[src/hdl/dlsa_pkg.sv]
// holds the register map, field positions and reset values of the
// system access registers; assumes an 8-bit link address space
package dlsa_pkg;
  // ----------------------------------------------------------------
  // register offsets
  // ----------------------------------------------------------------
  localparam logic [7:0] OFS_RESET_REQUEST = 8'h08;
  localparam logic [7:0] OFS_SYSTEM_CONTROL = 8'h0a;
  localparam logic [7:0] OFS_SYSTEM_STATUS = 8'h0b;
  localparam logic [7:0] OFS_CHECKSUM_STATE = 8'h0c;

  // ----------------------------------------------------------------
  // field positions
  // ----------------------------------------------------------------
  localparam int CTRL_CLOCK_REQUEST_BIT = 0;
  localparam int CTRL_USER_ROW_DONE_BIT = 1;
  localparam int STAT_LOCKED_BIT = 0;
  localparam int STAT_UROW_READY_BIT = 2;
  localparam int STAT_NVM_READY_BIT = 3;
  localparam int STAT_SLEEPING_BIT = 4;
  localparam int STAT_RESET_ACTIVE_BIT = 5;
  localparam int RSTREQ_ACTIVE_BIT = 0;

  // ----------------------------------------------------------------
  // reset values and codes
  // ----------------------------------------------------------------
  localparam logic [7:0] SYSTEM_CONTROL_RESET = 8'h00;
  localparam logic [7:0] SYSTEM_STATUS_RESET = 8'h01;
  localparam logic [7:0] CHECKSUM_STATE_RESET = 8'h00;
  localparam logic [7:0] RESET_REQUEST_RESET = 8'h00;
  localparam logic [7:0] RESET_SIGNATURE = 8'h59;
  localparam logic [2:0] CRC_OFF = 3'h0;
  localparam logic [2:0] CRC_BUSY = 3'h1;
  localparam logic [2:0] CRC_GOOD = 3'h2;
  localparam logic [2:0] CRC_FAILED = 3'h4;
endpackage

[src/hdl/dlsa_reset_request.sv]
// holds the reset-request register of the system access interface
// assumes write strobes are one-cycle pulses on sys_clk
module dlsa_reset_request (
  // clock and reset
  input wire logic sys_clk,
  input wire logic rst_n,
  // register write
  input wire logic wr_en,
  input wire logic [7:0] wr_data,
  // reset hold towards the system domain
  output logic hold_q
);
  logic hold_d;
  logic sig_match;

  assign sig_match = (wr_data == dlsa_pkg::RESET_SIGNATURE);
  assign hold_d = wr_en ? sig_match : hold_q;

  always_ff @(posedge sys_clk or negedge rst_n) begin
    if (!rst_n) begin
      hold_q <= dlsa_pkg::RESET_REQUEST_RESET[0];
    end else begin
      hold_q <= hold_d;
    end
  end
endmodule

[src/hdl/dlsa_top.sv]
// holds the system control, system status and checksum state
// registers of the system access interface of the debug link;
// assumes the link layer delivers one-cycle read and write strobes
// synchronous to sys_clk and that all status inputs are synchronous

// Summary of operation
// - accepted done write starts user row copy
// - done write ignored without user row key
// - clock request bit follows host writes
// - link disable clears clock request
// - link enable sets clock request
// - reset active shows system reset
// - reading status clears reset active
// - reset request register sets reset active
// - sleeping bit shows idle or deeper
// - nvm ready shows programming permitted
// - user row ready shows programming permitted
// - locked bit follows lock bits, resets one
// - locked clears after chip erase
// - checksum state is one-hot code, all zero when off
// - signature write holds reset, other releases
module dlsa_top (
  // clock and reset
  input wire logic sys_clk,
  input wire logic rst_n,
  // register access from the link layer
  input wire logic [7:0] reg_addr,
  input wire logic reg_wr,
  input wire logic [7:0] reg_wdata,
  input wire logic reg_rd,
  output logic [7:0] reg_rdata_q,
  output logic reg_rvalid_q,
  // link and key state
  input wire logic link_enabled,
  input wire logic key_user_row_write,
  // system domain state
  input wire logic sys_in_reset,
  input wire logic sys_sleeping,
  input wire logic nvm_program_permit,
  input wire logic user_row_program_permit,
  input wire logic lock_bits_set,
  input wire logic crc_enabled,
  input wire logic crc_busy,
  input wire logic crc_pass,
  // requests to the system domain
  output logic system_clock_request_q,
  output logic user_row_done_q,
  output logic system_reset_hold_q
);
  // ----------------------------------------------------------------
  // decode
  // ----------------------------------------------------------------
  logic link_prev_q;
  logic clk_req_d;
  logic urow_bit_q;
  logic urow_bit_d;
  logic urow_pulse_d;
  logic rst_active_q;
  logic rst_active_d;
  logic sleep_q;
  logic nvm_ready_q;
  logic urow_ready_q;
  logic locked_q;
  logic [2:0] crc_q;
  logic [2:0] crc_d;
  logic [7:0] rd_mux;
  logic [7:0] ctrl_view;
  logic [7:0] stat_view;
  logic wr_ctrl;
  logic wr_rstreq;
  logic rd_stat;
  logic link_rise;
  logic urow_accept;
  logic rst_set;

  assign wr_ctrl = reg_wr && (reg_addr == dlsa_pkg::OFS_SYSTEM_CONTROL);
  assign wr_rstreq = reg_wr && (reg_addr == dlsa_pkg::OFS_RESET_REQUEST);
  assign rd_stat = reg_rd && (reg_addr == dlsa_pkg::OFS_SYSTEM_STATUS);
  assign link_rise = link_enabled && !link_prev_q;

  // ----------------------------------------------------------------
  // system control
  // ----------------------------------------------------------------
  // disable clears request
  assign clk_req_d = !link_enabled ? 1'b0 :
                     link_rise ? 1'b1 :
                     wr_ctrl ? reg_wdata[dlsa_pkg::CTRL_CLOCK_REQUEST_BIT] :
                     system_clock_request_q;

  assign urow_accept = wr_ctrl && key_user_row_write && link_enabled;
  assign urow_pulse_d = urow_accept &&
                        reg_wdata[dlsa_pkg::CTRL_USER_ROW_DONE_BIT];
  assign urow_bit_d = !link_enabled ? 1'b0 :
                      urow_accept ?
                      reg_wdata[dlsa_pkg::CTRL_USER_ROW_DONE_BIT] :
                      urow_bit_q;

  always_ff @(posedge sys_clk or negedge rst_n) begin
    if (!rst_n) begin
      link_prev_q <= 1'b0;
      system_clock_request_q <=
        dlsa_pkg::SYSTEM_CONTROL_RESET[dlsa_pkg::CTRL_CLOCK_REQUEST_BIT];
      urow_bit_q <=
        dlsa_pkg::SYSTEM_CONTROL_RESET[dlsa_pkg::CTRL_USER_ROW_DONE_BIT];
      user_row_done_q <= 1'b0;
    end else begin
      link_prev_q <= link_enabled;
      system_clock_request_q <= clk_req_d;
      urow_bit_q <= urow_bit_d;
      user_row_done_q <= urow_pulse_d;
    end
  end

  // ----------------------------------------------------------------
  // reset request register
  // ----------------------------------------------------------------
  dlsa_reset_request u_reset_request (
    .sys_clk(sys_clk),
    .rst_n(rst_n),
    .wr_en(wr_rstreq),
    .wr_data(reg_wdata),
    .hold_q(system_reset_hold_q)
  );

  // ----------------------------------------------------------------
  // system status and checksum state
  // ----------------------------------------------------------------
  // system reset sets flag
  assign rst_set = sys_in_reset || system_reset_hold_q;
  assign rst_active_d = rst_set ? 1'b1 : (rd_stat ? 1'b0 : rst_active_q);

  assign crc_d = !crc_enabled ? dlsa_pkg::CRC_OFF :
                 crc_busy ? dlsa_pkg::CRC_BUSY :
                 crc_pass ? dlsa_pkg::CRC_GOOD : dlsa_pkg::CRC_FAILED;

  always_ff @(posedge sys_clk or negedge rst_n) begin
    if (!rst_n) begin
      rst_active_q <=
        dlsa_pkg::SYSTEM_STATUS_RESET[dlsa_pkg::STAT_RESET_ACTIVE_BIT];
      sleep_q <= dlsa_pkg::SYSTEM_STATUS_RESET[dlsa_pkg::STAT_SLEEPING_BIT];
      nvm_ready_q <=
        dlsa_pkg::SYSTEM_STATUS_RESET[dlsa_pkg::STAT_NVM_READY_BIT];
      urow_ready_q <=
        dlsa_pkg::SYSTEM_STATUS_RESET[dlsa_pkg::STAT_UROW_READY_BIT];
      locked_q <= dlsa_pkg::SYSTEM_STATUS_RESET[dlsa_pkg::STAT_LOCKED_BIT];
      crc_q <= dlsa_pkg::CHECKSUM_STATE_RESET[2:0];
    end else begin
      rst_active_q <= rst_active_d;
      sleep_q <= sys_sleeping;
      nvm_ready_q <= nvm_program_permit;
      urow_ready_q <= user_row_program_permit;
      locked_q <= lock_bits_set;
      crc_q <= crc_d;
    end
  end

  // ----------------------------------------------------------------
  // read path
  // ----------------------------------------------------------------
  assign ctrl_view = {6'h00, urow_bit_q, system_clock_request_q};
  assign stat_view = {2'h0, rst_active_q, sleep_q, nvm_ready_q,
                      urow_ready_q, 1'b0, locked_q};
  assign rd_mux =
    (reg_addr == dlsa_pkg::OFS_SYSTEM_CONTROL) ? ctrl_view :
    (reg_addr == dlsa_pkg::OFS_SYSTEM_STATUS) ? stat_view :
    (reg_addr == dlsa_pkg::OFS_CHECKSUM_STATE) ? {5'h00, crc_q} :
    (reg_addr == dlsa_pkg::OFS_RESET_REQUEST) ?
      {7'h00, system_reset_hold_q} : 8'h00;

  always_ff @(posedge sys_clk or negedge rst_n) begin
    if (!rst_n) begin
      reg_rdata_q <= 8'h00;
      reg_rvalid_q <= 1'b0;
    end else begin
      reg_rvalid_q <= reg_rd;
      if (reg_rd) begin
        reg_rdata_q <= rd_mux;
      end
    end
  end
endmodule

[config.mk]
export PLATFORM = sky130hd
export DESIGN_NAME = dlsa_top
export DESIGN_NICKNAME = d
export VERILOG_FILES = /design/src/hdl/dlsa_pkg.sv /design/src/hdl/dlsa_reset_request.sv /design/src/hdl/dlsa_top.sv
export SDC_FILE = /design/constraint.sdc
export NUM_CORES = 1
export LEC_CHECK = 0
export BUFFER_PORTS_ARGS = -buffer_cell sky130_fd_sc_hd__clkbuf_2
export CORE_MARGIN = 2
export CORE_UTILIZATION = 39
export DETAILED_ROUTE_END_ITERATION = 10
export PLACE_DENSITY = 0.67
export SYNTH_ARGS = -nofsm -noshare
export SYNTH_HDL_FRONTEND = slang
export SYNTH_SLANG_ARGS = --single-unit
[constraint.sdc]
create_clock -name sys_clk -period 2.3 [get_ports sys_clk]
set_input_delay 0.23 -clock sys_clk [delete_from_list [all_inputs] [get_ports sys_clk]]
set_output_delay 0.23 -clock sys_clk [all_outputs]
set_load 0.02 [all_outputs]
==> results of run 1 <==
==> kinds of logic (layout without fill, tap and decap cells) <==
family                 count (synthesis)  count (layout)  share of synthesized area, %
AND/OR/NAND/NOR                       25              25                          20.8
multiplexers                           3               3                          3.54
AO/OA/AOI/OAI                         12              12                          11.7
flip-flops                            20              20                          59.1
buffers and inverters                  8              51                          4.42
other                                  1               2                         0.442
==> timing repair <==
item                      CTS  global route
buffers inserted            0             0
hold buffers                1             1
hold endpoints to repair   19             1
==> registers in the layout, indices dropped and copies added, names as in the netlist <==
register / flops
user_row_done_q: 1
rst_active_q: 1
locked_q: 1
sleep_q: 1
nvm_ready_q: 1
urow_ready_q: 1
urow_bit_q: 1
u_reset_request.hold_q: 1
link_prev_q: 1
reg_rvalid_q: 1
reg_rdata_q: 6
system_clock_request_q: 1
crc_q: 3
==> power breakdown <==
part / internal (mW) / switching (mW) / total [mW]
clock network: 0.0673 / 0.0944 / 0.162
logic: 0.0358 / 0.0394 / 0.0752
registers: 0.363 / 0.00561 / 0.368
total: 0.466 / 0.139 / 0.605
==> synth_stat cells (all sizes together) <==
| cell | instances |
|---|---|
| and3b | 2 |
| and2 | 1 |
| dfrtp | 19 |
| o31a | 1 |
| nor4b | 1 |
| nor2 | 3 |
| nand4 | 2 |
| nor4bb | 2 |
| inv | 6 |
| a2bb2oi | 2 |
| o311ai | 1 |
| mux2i | 3 |
| o2bb2ai | 1 |
| nor3b | 2 |
| dfstp | 1 |
| conb | 1 |
| nand2 | 6 |
| o21ai | 1 |
| nor2b | 3 |
| a32oi | 1 |
| o32ai | 1 |
| a22o | 3 |
| a31oi | 1 |
| and4 | 1 |
| buf | 2 |
| and3 | 1 |
| nand4b | 1 |
==> per-stage QoR <==
stage | power [mW] | worst slack, ns | util (%) | instances
2_1_floorplan | 0.405 | 1.17 | - | 70
4_1_cts | 0.612 | 1.15 | 55.1 | 139
5_1_grt | 0.642 | 1.10 | 55.6 | 140
3_3_place_gp | 0.447 | 1.01 | 53.3 | 134
6_report | 0.605 | 1.17 | 55.6 | 140
3_5_place_dp | 0.449 | 0.963 | 53.3 | 134
==> layer usage <==
layer  share of wire [%]  vias to the layer above  track usage, %
met5                   0                        -               0
met4                   0                        0            4.05
met3                 5.4                        0            3.87
met2                  51                       20            24.6
met1                  43                      310            18.0
li1                    -                      333               -
==> worst max-delay path by stage <==
stage | depth (start not counted) | startpoint | slack (ns) | to
finish | 1 | u_reset_request.hold_q | 1.17 | system_reset_hold_q
global route | 1 | u_reset_request.hold_q | 1.10 | system_reset_hold_q
CTS | 1 | u_reset_request.hold_q | 1.15 | system_reset_hold_q
detailed placement | 4 | reg_addr[5] | 0.96 | reg_rdata_q[0]
global placement | 4 | reg_addr[5] | 1.01 | system_clock_request_q
floorplan | 3 | reg_addr[5] | 1.17 | system_clock_request_q
==> cell usage in the layout (no fill, tap or decap), types with 2 or more instances in the layout <==
| cell | Yosys | layout |
|---|---|---|
| sky130_fd_sc_hd__a22o_1 | 3 | 3 |
| sky130_fd_sc_hd__and3b_1 | 2 | 2 |
| sky130_fd_sc_hd__dlygate4sd3_1 | 0 | 2 |
| sky130_fd_sc_hd__nor4bb_1 | 2 | 2 |
| sky130_fd_sc_hd__clkbuf_2 | 0 | 39 |
| sky130_fd_sc_hd__conb_1 | 1 | 2 |
| sky130_fd_sc_hd__dfrtp_1 | 19 | 19 |
| sky130_fd_sc_hd__inv_1 | 6 | 6 |
| sky130_fd_sc_hd__nand4_1 | 2 | 2 |
| sky130_fd_sc_hd__nor3b_1 | 2 | 2 |
| sky130_fd_sc_hd__nand2_1 | 5 | 5 |
| sky130_fd_sc_hd__mux2i_1 | 3 | 3 |
| sky130_fd_sc_hd__nor2b_1 | 3 | 3 |
| sky130_fd_sc_hd__a2bb2oi_1 | 2 | 2 |
| sky130_fd_sc_hd__nor2_1 | 3 | 3 |
| sky130_fd_sc_hd__clkbuf_4 | 0 | 3 |
==> cell type report <==
type                       instances  share of cell area, %
clock buffer                       4                   2.36
inverter                           6                   2.02
multi-input combinational         42                   28.1
sequential                        20                   45.1
tap                               27                   3.04
timing repair buffer              41                   19.3
==> summary by stage, run 1 <==
Global routing
The number of antenna violations at the first check in global routing is 0. Entering global routing, the biggest net connects 21 pins. The number of global-route vias before repair is approximately 630. The aggregate global-route resource usage is 14.4%. After global routing the overflow that remains totals 0. The first-pass GRT wire length is approximately 2.8 mm.

Power
The power per unit of standard cell area is 544 mW/mm^2. The worst ir drop on vdd is 366 uV. The leakage power is about 0.59 nW.

Worst hold path
The cell count of the worst hold path is 1. In this run the worst hold path is classified as input pin to flop. The worst hold path terminates at urow_ready_q. The worst hold path startpoint is user_row_program_permit.

Flow run
The max-capacitance violation count is 0.

Synthesis
The sequential-to-total area share from yosys stat is about 59%. The area share of the largest cell type after synthesis is 56.0%. The cell area after synthesis is ~850 sq um. The cell count after synthesis came out at 69. The average instance in the mapped netlist occupies approximately 12 sq um. The number of warnings printed during yosys synthesis is 0. The number of register bits inferred by synthesis is 20.

In the post-synthesis netlist, the biggest area contributors are sky130_fd_sc_hd__dfrtp_1 56%, sky130_fd_sc_hd__mux2i_1 3.5%, sky130_fd_sc_hd__dfstp_2 3.1%, sky130_fd_sc_hd__a22o_1 3.1%, sky130_fd_sc_hd__nor4b_4 2.8%. In this run, distinct cell masters in the synthesized netlist total 28. The cell accounting for the most synthesized area is sky130_fd_sc_hd__dfrtp_1.

STA
Setup repair after global routing left no endpoint under its margin. The post-route setup TNS is 0 ns. Based on the critical path, the design can be clocked at up to about 0.88 GHz. After layout, the worst path uses about half of the clock period. The clock arrives with ~0.0042 ns of skew.

The smallest clock period supported by the final layout is computed as 1.13 ns. The final hold violation count was 0. Setup violations remaining at the end of the flow were counted as 0. The final count of pins violating max slew is 0. The post-route worst hold slack is around 0.041 ns.

Drt
The average wire length per cell after detail routing is between 10 and 15 um. The via total after detailed routing is around 660. Summed over all layers, the routed wires come to 1.61 mm. In the routed design, unresolved DRC markers number 0.

Dividing the detail-routed via count by the number of cells gives 4.74. The first routing iteration left 5 violations. The detail route stage leaves a number of antenna-violating nets equal to 0. The detailed-routing iteration count for the pre-antenna-repair pass is 4.

Placement
The placed instances occupy a cell area of between 0.001 and 0.0015 sq mm. The number of buffer cells added on primary ports is 39. The post-DP HPWL is 1.34 mm. The congestion estimate from routability-driven global placement came to just under 0.8.

Clock tree
The maximum count of clock buffers along a single path is 2. The clock insertion delay at the later pin of the skew report is about 0.28 ns. The clock transition time at the flip-flop clock pins of the worst setup and hold paths is approximately 0.10 ns. TritonCTS built the clock tree. CTS placed an instance of sky130_fd_sc_hd__clkbuf_4 at the clock tree root. The number of clock sinks is 20. The number of gates resized after CTS was 0. The number of buffers added by the clock tree synthesis step is 3. In this run the number of H-tree levels came out at 1.

Critical path
The largest single stage delay on the critical path is 0.42 ns. The worst reg-to-reg path cell count is 3. The largest individual stage delay along the critical path comes from the cell sky130_fd_sc_hd__dfrtp_1. Of all nets on the critical path, the largest fanout is 4.

The critical path in this run is classified as flop to primary output. The element type at the critical path start is a flop. The cell type group with the largest total delay on the critical path is flip-flops. STA classifies the critical path endpoint as a primary output. STA puts the critical path data arrival time at around 0.90 ns. The signal on the critical path passes through clkbuf_2. The endpoint identified for the worst register-to-register timing path is reg_rdata_q[0].

The number of buffers and inverters on the critical path is 1. The required time reported for the critical path endpoint is about 2.1 ns. In this run the critical register-to-register path is launched from u_reset_request.hold_q. The setup check on the worst reg-to-reg path leaves a slack of ~1.3 ns.

Die
The horizontal die dimension is 50.6 um. Measured along the y axis, the die boundary spans a little over 50 um. For this design the top-level I/O count stands at between 40 and 50. For this configuration, the core starts out at a cell density of 42.4%.

The area of the core is approximately 0.0020 sq mm. The row count is 16. The area enclosed by the die boundary is about 0.0026 sq mm.

Cells and area
The diode insertion count for antenna repair is 0. The total of fill cells in the finished design is ~180. The fraction of layout cells with a size suffix above 1 is between 40% and 50%. From synthesis to final layout, the design area changed by 31.1%. The number of nets in the layout is 144. After routing the design area is approximately 0.0011 sq mm. Summing all multi-input logic gate instances after layout gives 313 sq um.

The area taken by flip-flops and latches is about 500 sq um.

Outcome
The run finished with clean final reports.
Note: power is estimated with default switching activity, not from simulation.
==> run 2: changes to the inputs <==
Clock period 2.3 ns to 1.15 ns, I/O delays scaled along.
==> run 2 against run 1 <==
Non-clock buffer count rose by 7. Combinational power is 130% higher. Critical path type unchanged. Cell area rose by 7.2%. Sequential power up 100%. Largest power group unchanged. Die area is the same. Worst setup slack lost 1.0 ns.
============================================================
> **Directions for this task**
The lines to copy are those above that contain "group".

> **Answer space**
The critical path in this run is classified as flop to primary output. The element type at the critical path start is a flop. The cell type group with the largest total delay on the critical path is flip-flops. STA classifies the critical path endpoint as a primary output. STA puts the critical path data arrival time at around 0.90 ns. The signal on the critical path passes through clkbuf_2. The endpoint identified for the worst register-to-register timing path is reg_rdata_q[0].
Non-clock buffer count rose by 7. Combinational power is 130% higher. Critical path type unchanged. Cell area rose by 7.2%. Sequential power up 100%. Largest power group unchanged. Die area is the same. Worst setup slack lost 1.0 ns.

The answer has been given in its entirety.